- _Task objective_
Each line of the entries below that includes "export" belongs in your answer.

- _Records shown_

-- Opening Marker --

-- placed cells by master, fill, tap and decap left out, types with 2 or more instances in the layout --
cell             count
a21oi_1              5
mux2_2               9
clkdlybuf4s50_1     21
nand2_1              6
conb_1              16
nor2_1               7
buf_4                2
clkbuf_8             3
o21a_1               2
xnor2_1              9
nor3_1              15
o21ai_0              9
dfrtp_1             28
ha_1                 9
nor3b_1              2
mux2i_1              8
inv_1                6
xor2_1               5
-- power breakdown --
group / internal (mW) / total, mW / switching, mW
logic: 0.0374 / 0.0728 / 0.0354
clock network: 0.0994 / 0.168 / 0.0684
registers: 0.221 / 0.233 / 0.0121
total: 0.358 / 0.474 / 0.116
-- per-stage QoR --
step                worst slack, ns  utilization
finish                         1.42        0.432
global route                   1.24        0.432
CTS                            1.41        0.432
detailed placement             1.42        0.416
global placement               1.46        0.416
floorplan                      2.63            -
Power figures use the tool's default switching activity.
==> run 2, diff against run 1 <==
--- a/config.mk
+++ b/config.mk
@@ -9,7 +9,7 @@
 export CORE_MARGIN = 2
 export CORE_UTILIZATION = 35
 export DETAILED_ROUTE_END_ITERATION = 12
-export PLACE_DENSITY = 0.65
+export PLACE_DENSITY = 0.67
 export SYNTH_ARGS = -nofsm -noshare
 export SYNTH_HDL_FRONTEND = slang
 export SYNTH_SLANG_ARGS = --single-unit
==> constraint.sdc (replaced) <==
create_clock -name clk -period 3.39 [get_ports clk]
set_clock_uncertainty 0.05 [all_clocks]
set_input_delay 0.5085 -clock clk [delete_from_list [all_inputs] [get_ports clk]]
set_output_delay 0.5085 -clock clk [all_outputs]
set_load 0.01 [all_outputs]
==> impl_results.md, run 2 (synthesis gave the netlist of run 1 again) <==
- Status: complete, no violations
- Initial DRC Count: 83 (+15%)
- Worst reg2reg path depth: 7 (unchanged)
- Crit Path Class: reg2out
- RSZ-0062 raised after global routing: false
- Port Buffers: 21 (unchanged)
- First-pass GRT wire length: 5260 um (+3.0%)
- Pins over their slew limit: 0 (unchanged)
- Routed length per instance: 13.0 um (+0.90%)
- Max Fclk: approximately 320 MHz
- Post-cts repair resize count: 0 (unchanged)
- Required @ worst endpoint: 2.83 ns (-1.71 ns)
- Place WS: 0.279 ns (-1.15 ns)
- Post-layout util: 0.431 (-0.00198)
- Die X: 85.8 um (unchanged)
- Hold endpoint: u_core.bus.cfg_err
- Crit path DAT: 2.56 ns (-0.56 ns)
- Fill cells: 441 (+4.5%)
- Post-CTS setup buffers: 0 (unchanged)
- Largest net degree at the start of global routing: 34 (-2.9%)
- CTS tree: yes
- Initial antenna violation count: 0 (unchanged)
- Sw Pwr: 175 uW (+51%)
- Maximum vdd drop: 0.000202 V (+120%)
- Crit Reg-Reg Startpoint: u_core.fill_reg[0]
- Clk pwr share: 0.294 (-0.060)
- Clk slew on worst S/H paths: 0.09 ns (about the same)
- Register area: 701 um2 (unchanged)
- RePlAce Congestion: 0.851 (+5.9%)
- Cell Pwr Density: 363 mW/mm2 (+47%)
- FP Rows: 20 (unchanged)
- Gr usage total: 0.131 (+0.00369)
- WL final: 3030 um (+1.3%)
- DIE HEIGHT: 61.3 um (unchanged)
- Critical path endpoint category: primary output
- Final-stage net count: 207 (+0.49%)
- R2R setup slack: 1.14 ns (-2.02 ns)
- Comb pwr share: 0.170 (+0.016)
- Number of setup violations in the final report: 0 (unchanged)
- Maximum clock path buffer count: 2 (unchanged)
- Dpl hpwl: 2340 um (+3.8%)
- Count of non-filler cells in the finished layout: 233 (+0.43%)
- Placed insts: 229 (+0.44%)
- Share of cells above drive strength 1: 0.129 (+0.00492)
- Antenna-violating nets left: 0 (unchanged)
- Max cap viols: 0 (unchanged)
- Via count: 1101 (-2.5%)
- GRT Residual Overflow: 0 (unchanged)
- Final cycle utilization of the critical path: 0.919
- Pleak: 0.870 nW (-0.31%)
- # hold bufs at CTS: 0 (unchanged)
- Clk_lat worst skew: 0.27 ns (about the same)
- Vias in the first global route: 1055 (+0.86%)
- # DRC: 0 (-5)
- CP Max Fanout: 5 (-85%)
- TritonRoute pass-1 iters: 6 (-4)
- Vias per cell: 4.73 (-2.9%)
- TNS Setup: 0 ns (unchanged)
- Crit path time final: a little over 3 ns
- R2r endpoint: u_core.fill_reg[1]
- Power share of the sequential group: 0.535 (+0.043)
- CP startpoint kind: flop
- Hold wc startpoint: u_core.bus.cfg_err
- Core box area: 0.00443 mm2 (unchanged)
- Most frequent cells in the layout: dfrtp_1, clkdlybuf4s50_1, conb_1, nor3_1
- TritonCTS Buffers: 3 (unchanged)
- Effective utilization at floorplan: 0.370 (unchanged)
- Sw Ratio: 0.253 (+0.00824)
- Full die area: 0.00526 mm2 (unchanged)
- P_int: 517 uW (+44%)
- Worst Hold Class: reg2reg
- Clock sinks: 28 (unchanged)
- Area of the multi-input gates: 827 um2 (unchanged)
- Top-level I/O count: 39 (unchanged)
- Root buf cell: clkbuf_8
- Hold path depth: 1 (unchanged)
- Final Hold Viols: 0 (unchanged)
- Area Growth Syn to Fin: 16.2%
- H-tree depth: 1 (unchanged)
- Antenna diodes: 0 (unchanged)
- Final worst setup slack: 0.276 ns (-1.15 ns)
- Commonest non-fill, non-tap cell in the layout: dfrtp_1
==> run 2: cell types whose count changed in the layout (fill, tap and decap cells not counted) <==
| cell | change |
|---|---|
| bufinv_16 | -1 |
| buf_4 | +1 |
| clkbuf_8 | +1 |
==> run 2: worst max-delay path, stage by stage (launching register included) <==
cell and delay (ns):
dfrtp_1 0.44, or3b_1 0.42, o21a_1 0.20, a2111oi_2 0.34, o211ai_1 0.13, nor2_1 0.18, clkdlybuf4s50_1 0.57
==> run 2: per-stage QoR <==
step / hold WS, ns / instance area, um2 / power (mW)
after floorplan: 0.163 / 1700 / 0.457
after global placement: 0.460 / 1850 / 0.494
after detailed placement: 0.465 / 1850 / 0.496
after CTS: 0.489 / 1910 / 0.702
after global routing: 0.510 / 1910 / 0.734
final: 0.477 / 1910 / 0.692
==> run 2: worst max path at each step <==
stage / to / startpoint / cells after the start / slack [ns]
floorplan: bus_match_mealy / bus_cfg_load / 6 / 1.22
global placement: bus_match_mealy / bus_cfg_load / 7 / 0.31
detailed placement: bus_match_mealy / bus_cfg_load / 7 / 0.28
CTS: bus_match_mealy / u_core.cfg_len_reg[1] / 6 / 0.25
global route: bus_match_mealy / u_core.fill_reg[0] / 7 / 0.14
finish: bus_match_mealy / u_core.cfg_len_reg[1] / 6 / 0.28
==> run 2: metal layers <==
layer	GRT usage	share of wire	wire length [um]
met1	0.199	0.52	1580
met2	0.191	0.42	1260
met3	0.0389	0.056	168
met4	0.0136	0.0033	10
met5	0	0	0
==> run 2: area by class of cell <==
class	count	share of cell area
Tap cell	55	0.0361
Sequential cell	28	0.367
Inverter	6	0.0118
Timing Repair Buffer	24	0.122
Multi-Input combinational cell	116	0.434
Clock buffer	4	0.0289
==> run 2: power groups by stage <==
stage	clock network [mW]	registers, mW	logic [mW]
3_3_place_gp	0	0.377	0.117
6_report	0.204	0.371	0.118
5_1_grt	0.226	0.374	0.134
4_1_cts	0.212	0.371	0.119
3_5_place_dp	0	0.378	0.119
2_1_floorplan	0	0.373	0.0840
**src/rtl/raw_comb_n_streams.sv**
```systemverilog
// ============================================================================
//  Module   : raw_comb_n_streams
//  Purpose  : Buffers N_STREAMS demultiplexed SPI sample streams in per-lane
//             single-clock FIFOs and emits one combined word (16-bit sample
//             plus 12-bit channel per lane) whenever every enabled lane holds
//             a sample. Flags overflow, bad lane selects and channel
//             misalignment across lanes.
//  Ports    : bus_clk       - sole clock, rising edge
//             xike_reset_n  - synchronous active-low reset
//             stream_en     - per-lane enable mask
//             in_valid      - input word strobe
//             in_streamno   - one-hot lane select for the input word
//             in_data       - [15:0] sample, [28:17] channel number
//             comb_ready    - downstream ready
//             comb_valid    - combined word valid
//             comb_data     - lane k sample at [16k+15:16k]
//             comb_ch       - lane k channel at [12k+11:12k]
//             overflow      - sticky per-lane overflow
//             bad_sel       - sticky non-one-hot select seen
//             align_err     - sticky channel alignment mismatch
//             clr_flags     - clears sticky flags
//  Revision : 1.0 - initial release
// ============================================================================
`default_nettype none

module raw_comb_n_streams #(
   parameter int N_STREAMS  = 5,
   parameter int FIFO_DEPTH = 16
) (
   input  logic                      bus_clk,
   input  logic                      xike_reset_n,
   input  logic [N_STREAMS-1:0]      stream_en,
   input  logic                      in_valid,
   input  logic [N_STREAMS-1:0]      in_streamno,
   input  logic [31:0]               in_data,
   input  logic                      comb_ready,
   output logic                      comb_valid,
   output logic [16*N_STREAMS-1:0]   comb_data,
   output logic [12*N_STREAMS-1:0]   comb_ch,
   output logic [N_STREAMS-1:0]      overflow,
   output logic                      bad_sel,
   output logic                      align_err,
   input  logic                      clr_flags
);

   localparam int              c_AW   = $clog2(FIFO_DEPTH);
   localparam int              c_CW   = c_AW + 1;
   localparam logic [c_CW-1:0] c_FULL = c_CW'(FIFO_DEPTH);

   // Stored word layout: [27:16] channel, [15:0] sample
   logic [27:0]               w_rd_word [N_STREAMS];
   logic [N_STREAMS-1:0]      w_nonempty;
   logic [N_STREAMS-1:0]      w_full;
   logic [N_STREAMS-1:0]      w_lane_hit;
   logic [N_STREAMS-1:0]      w_push;
   logic [N_STREAMS-1:0]      w_pop;
   logic [N_STREAMS-1:0]      w_ovf_set;
   logic [4:0]                w_sel_cnt;
   logic                      w_one_hot;
   logic                      w_fire;
   logic                      w_have_ref;
   logic [4:0]                w_ref_ch;
   logic                      w_misalign;
   logic [16*N_STREAMS-1:0]   w_nxt_data;
   logic [12*N_STREAMS-1:0]   w_nxt_ch;
   logic [3:0]                w_unused_bits;

   logic                      r_comb_valid;
   logic [16*N_STREAMS-1:0]   r_comb_data;
   logic [12*N_STREAMS-1:0]   r_comb_ch;
   logic [N_STREAMS-1:0]      r_overflow;
   logic                      r_bad_sel;
   logic                      r_align_err;

   // Bits of the SPI bundle that carry no payload for this block
   assign w_unused_bits = {in_data[31:29], in_data[16]};

   always_comb begin
      w_sel_cnt = '0;
      for (int k = 0; k < N_STREAMS; k++) begin
         w_sel_cnt = w_sel_cnt + 5'(in_streamno[k]);
      end
   end
   assign w_one_hot = (w_sel_cnt == 5'd1);

   // Fire only when every enabled lane can supply a word and the output
   // register is either empty or being consumed this cycle.
   assign w_fire = (|stream_en) &
                   (&(w_nonempty | ~stream_en)) &
                   (~r_comb_valid | comb_ready);
   assign w_pop  = stream_en & {N_STREAMS{w_fire}};

   generate
      for (genvar k = 0; k < N_STREAMS; k++) begin : g_lane
         logic [27:0]      r_mem [FIFO_DEPTH];
         logic [c_AW-1:0]  r_wp;
         logic [c_AW-1:0]  r_rp;
         logic [c_CW-1:0]  r_cnt;

         assign w_nonempty[k] = (r_cnt != '0);
         assign w_full[k]     = (r_cnt == c_FULL);
         assign w_lane_hit[k] = in_valid & w_one_hot & in_streamno[k] & stream_en[k];
         // A pop in the same cycle frees the slot, so a full lane still accepts
         assign w_push[k]     = w_lane_hit[k] & (~w_full[k] | w_pop[k]);
         assign w_ovf_set[k]  = w_lane_hit[k] & w_full[k] & ~w_pop[k];
         assign w_rd_word[k]  = r_mem[r_rp];

         always_ff @(posedge bus_clk) begin
            if (w_push[k]) begin
               r_mem[r_wp] <= {in_data[28:17], in_data[15:0]};
            end
         end

         // A disabled lane is held flushed so re-enabling starts it empty
         always_ff @(posedge bus_clk) begin
            if (!xike_reset_n || !stream_en[k]) begin
               r_wp  <= '0;
               r_rp  <= '0;
               r_cnt <= '0;
            end else begin
               if (w_push[k]) begin
                  r_wp <= r_wp + c_AW'(1);
               end
               if (w_pop[k]) begin
                  r_rp <= r_rp + c_AW'(1);
               end
               case ({w_push[k], w_pop[k]})
                  2'b10:   r_cnt <= r_cnt + c_CW'(1);
                  2'b01:   r_cnt <= r_cnt - c_CW'(1);
                  default: r_cnt <= r_cnt;
               endcase
            end
         end
      end
   endgenerate

   // Alignment reference is the lowest-numbered enabled lane
   always_comb begin
      w_have_ref = 1'b0;
      w_ref_ch   = '0;
      w_misalign = 1'b0;
      for (int k = 0; k < N_STREAMS; k++) begin
         if (stream_en[k]) begin
            if (!w_have_ref) begin
               w_have_ref = 1'b1;
               w_ref_ch   = w_rd_word[k][20:16];
            end else if (w_rd_word[k][20:16] != w_ref_ch) begin
               w_misalign = 1'b1;
            end
         end
      end
   end

   always_comb begin
      w_nxt_data = '0;
      w_nxt_ch   = '0;
      for (int k = 0; k < N_STREAMS; k++) begin
         if (stream_en[k]) begin
            w_nxt_data[16*k +: 16] = w_rd_word[k][15:0];
            w_nxt_ch[12*k +: 12]   = w_rd_word[k][27:16];
         end
      end
   end

   // Sticky flags: a set event in the clearing cycle wins
   always_ff @(posedge bus_clk) begin
      if (!xike_reset_n) begin
         r_comb_valid <= 1'b0;
         r_comb_data  <= '0;
         r_comb_ch    <= '0;
         r_overflow   <= '0;
         r_bad_sel    <= 1'b0;
         r_align_err  <= 1'b0;
      end else begin
         if (w_fire) begin
            r_comb_valid <= 1'b1;
            r_comb_data  <= w_nxt_data;
            r_comb_ch    <= w_nxt_ch;
         end else if (comb_ready) begin
            r_comb_valid <= 1'b0;
         end
         r_overflow  <= (clr_flags ? '0 : r_overflow) | w_ovf_set;
         r_bad_sel   <= (clr_flags ? 1'b0 : r_bad_sel) | (in_valid & ~w_one_hot);
         r_align_err <= (clr_flags ? 1'b0 : r_align_err) | (w_fire & w_misalign);
      end
   end

   assign comb_valid = r_comb_valid;
   assign comb_data  = r_comb_data;
   assign comb_ch    = r_comb_ch;
   assign overflow   = r_overflow;
   assign bad_sel    = r_bad_sel;
   assign align_err  = r_align_err;

endmodule

`default_nettype wire
```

-- Closing Marker --

- _Problem solution_
 export CORE_MARGIN = 2
 export CORE_UTILIZATION = 35
 export DETAILED_ROUTE_END_ITERATION = 12
-export PLACE_DENSITY = 0.65
+export PLACE_DENSITY = 0.67
 export SYNTH_ARGS = -nofsm -noshare
 export SYNTH_HDL_FRONTEND = slang
 export SYNTH_SLANG_ARGS = --single-unit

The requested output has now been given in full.